Of course, it can be a challenge for CEOs and board chairs to determine who’s empowered more in which situation. CEOs have to tread carefully when participating in the board nomination process, for instance, and a lack of trust between the two leaders can undermine an effective crisis response. The data from Waller and her colleagues suggest that a process of “competitive simplification” improves an organization’s financial performance. But that can only happen if a CEO isn’t fearful that their power will be usurped.
A couple of processes can help allay those fears. One, Waller says, is to have a crisis-management plan in place, so there’s no confusion from the start about roles and responsibilities, and to get ahead of the stress and burnout that crises create. “There is absolutely no excuse for any organization not to have crisis management training throughout the layers of the organization and a continuously updated crisis management plan,” she said.

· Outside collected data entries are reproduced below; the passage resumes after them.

<file path="src/rtl/mem_stage_ctrl.sv">
// MEM stage controller: runs the multi-cycle data-memory access for the
// instruction held in the EX/MEM latch and registers the MEM/WB fields.
module mem_stage_ctrl #(
  parameter int TIMEOUT = 64
) (
  input  logic        clk,
  input  logic        rst,
  input  logic [15:0] ALUOut_EM,
  input  logic        compareResult_EM,
  input  logic [15:0] PC2_EM,
  input  logic [1:0]  regWriteDataSel_EM,
  input  logic        memWriteEnable_EM,
  input  logic        memReadEnable_EM,
  input  logic        halt_EM,
  input  logic [15:0] R2Data_EM,
  input  logic        nop_EM,
  input  logic [2:0]  regWriteNum_EM,
  input  logic        regWriteEnable_EM,
  input  logic        mem_done,
  input  logic [15:0] mem_rdata,
  output logic        mem_req,
  output logic        mem_wr,
  output logic [15:0] mem_addr,
  output logic [15:0] mem_wdata,
  output logic        en_EM,
  output logic [15:0] regWriteData_MW,
  output logic [2:0]  regWriteNum_MW,
  output logic        regWriteEnable_MW,
  output logic        halt_MW,
  output logic        valid_MW,
  output logic        mem_err,
  output logic [1:0]  state_dbg
);

  typedef enum logic [1:0] {
    IDLE   = 2'd0,
    WAIT   = 2'd1,
    HALTED = 2'd2
  } state_t;

  state_t      state;
  logic [5:0]  cnt;
  logic        acc;
  logic        is_halt;
  logic        timeout;
  logic        commit;
  logic [15:0] wb_data;

  assign state_dbg = state;
  assign mem_addr  = ALUOut_EM;
  assign mem_wdata = R2Data_EM;
  assign mem_wr    = memWriteEnable_EM;
  assign is_halt   = halt_EM & ~nop_EM;
  assign acc       = (memReadEnable_EM | memWriteEnable_EM) & ~nop_EM & (state != HALTED);
  assign timeout   = (state == WAIT) & ~mem_done & (cnt == 6'(TIMEOUT - 1));

  always_comb begin
    wb_data = ALUOut_EM;
    case (regWriteDataSel_EM)
      2'b00: wb_data = ALUOut_EM;
      2'b01: wb_data = mem_rdata;
      2'b10: wb_data = PC2_EM;
      2'b11: wb_data = {15'b0, compareResult_EM};
      default: wb_data = ALUOut_EM;
    endcase
  end

  // Handshake: mem_req is a single-cycle pulse while the EX/MEM fields are
  // stable; the memory answers with mem_done (rdata valid) in that cycle or a
  // later one. en_EM is low for every cycle the instruction has not retired.
  always_comb begin
    mem_req = 1'b0;
    en_EM   = 1'b1;
    commit  = 1'b0;
    if (!rst) begin
      case (state)
        IDLE: begin
          mem_req = acc;
          commit  = ~acc | mem_done;
          en_EM   = commit;
        end
        WAIT: begin
          commit = mem_done;
          en_EM  = mem_done | timeout;
        end
        HALTED: en_EM = 1'b0;
        default: en_EM = 1'b1;
      endcase
    end
  end

  always_ff @(posedge clk) begin
    if (rst) begin
      state             <= IDLE;
      cnt               <= '0;
      mem_err           <= 1'b0;
      regWriteData_MW   <= '0;
      regWriteNum_MW    <= '0;
      regWriteEnable_MW <= 1'b0;
      halt_MW           <= 1'b0;
      valid_MW          <= 1'b0;
    end else begin
      case (state)
        IDLE, WAIT: begin
          if (commit) begin
            regWriteData_MW   <= wb_data;
            regWriteNum_MW    <= regWriteNum_EM;
            regWriteEnable_MW <= regWriteEnable_EM & ~nop_EM;
            halt_MW           <= is_halt;
            valid_MW          <= ~nop_EM;
            state             <= is_halt ? HALTED : IDLE;
          end else begin
            regWriteData_MW   <= '0;
            regWriteNum_MW    <= '0;
            regWriteEnable_MW <= 1'b0;
            halt_MW           <= 1'b0;
            valid_MW          <= 1'b0;
            if (state == IDLE) begin
              cnt   <= '0;
              state <= WAIT;
            end else if (timeout) begin
              // Give up on the access; the instruction is dropped.
              mem_err <= 1'b1;
              state   <= IDLE;
            end else begin
              cnt <= cnt + 6'd1;
            end
          end
        end
        HALTED: state <= HALTED;
        default: state <= IDLE;
      endcase
    end
  end

endmodule

</file>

The other process is to prioritize the relationship between the CEO and board chair, preferably before the chair begins their term. In an interview I conducted last June, leadership consultant M. Louise Walters emphasized the importance of overall board orientation in generating trust and giving an organization a chance to thrive.
She especially highlighted the importance of the CEO-board chair relationship, stressing increased communication and an awareness of their particular concerns. As one CEO she surveyed explained: “The responsibility is on you to get to know your board chair, get to know their triggers, get to know their priorities, and to be able to balance making the organization successful while the chair is successful as well.”
Easier said than done, sometimes, of course. But if both the CEO and board chair share a concern for fulfilling an association’s mission, then developing some flexibility over who can lead in a crisis shouldn’t diminish anyone’s power—not when it can make the association more successful.